The majority of the session was a series of live demo’s primarily focussing on using AI (GitHub Copilot) to write PowerShell Functions that can be integrated with the PowerShell MCP Module from Doug Finke.

This powerful little module opens up the world to your AI Clients allowing you to quickly write integrations to whatever you need to for your individual needs.
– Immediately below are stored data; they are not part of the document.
===== src/rtl/uart_pkg.sv =====
// Shared UART definitions: transmit FSM states, idle line level and parity helper.
// Reused by the RX stage later on.
package uart_pkg;

    typedef enum logic [2:0] {
        IDLE,
        POP,
        LOAD,
        START,
        DATA,
        PARITY,
        STOP
    } uart_tx_state_t;

    localparam logic UART_IDLE_LEVEL = 1'b1;
    localparam int   UART_MAX_WIDTH  = 32;

    // Even parity: the returned bit makes the total count of ones even.
    function automatic logic even_parity(input logic [UART_MAX_WIDTH-1:0] data);
        return ^data;
    endfunction

endpackage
I showed examples of:

  • Geolocation
  • Weather
  • Hash Type Identification

Geolocation

The geolocation demo showed using Github Copilot to build an MCP server with tools for retrieving geolocation information from the machines public IP address.

  1. Get-PublicIPAddress – Retrieves the public IP address of the machine running the script
    • Uses http://ipinfo.io/json for IP address lookup
    • Useful for debugging and API testing
  2. Find-Geolocation – Resolves an IP address or domain name to geolocation information
    • Uses the https://freegeoip.live API for geolocation data
    • Supports both IP addresses and domain names
    • Provides details such as country, region, city, and more

Weather

The weather demo showed showed weather forecast capabilities built off utilising the Geolocation functions and exposing it via the MCP.

  1. Get-WeatherForecast – Retrieves weather forecasts for locations worldwide
    • Uses the free Open-Meteo weather API (no API key required)
    • Supports location input as city name or exact coordinates
    • Can provide forecasts for 1-7 days
    • Returns either daily summaries or detailed hourly forecasts
    • Includes temperature, precipitation, humidity, wind speed, and weather condition descriptions

Demo

Putting those functions together in an MCP Server locally with PowerShell then lets you do simple, helpful and powerful queries using natural language like this:

Hash Type Identification

The Hash Type Identifiation demo was a two part demo. First showing using Github Copilot to transpose a Python project to PowerShell for hashtype identification. The second part enabling that as an MCP server for identifying hash algorithm types.

  1. Get-HashType – Identifies the algorithm of given hash strings
    • Pure PowerShell implementation using pattern matching
    • Supports over 25 different hash types including common cryptographic hashes and password hashes
    • Returns matches with confidence levels (high, medium, low)
    • Multiple output formats: colorized text, PowerShell objects, or JSON

Presentation (PowerPoint)

Here is the short presentation that set the scene and wrapped up the session.

Summary

I highly recommend experimenting with the PowerShell MCP Module using my examples to get you started.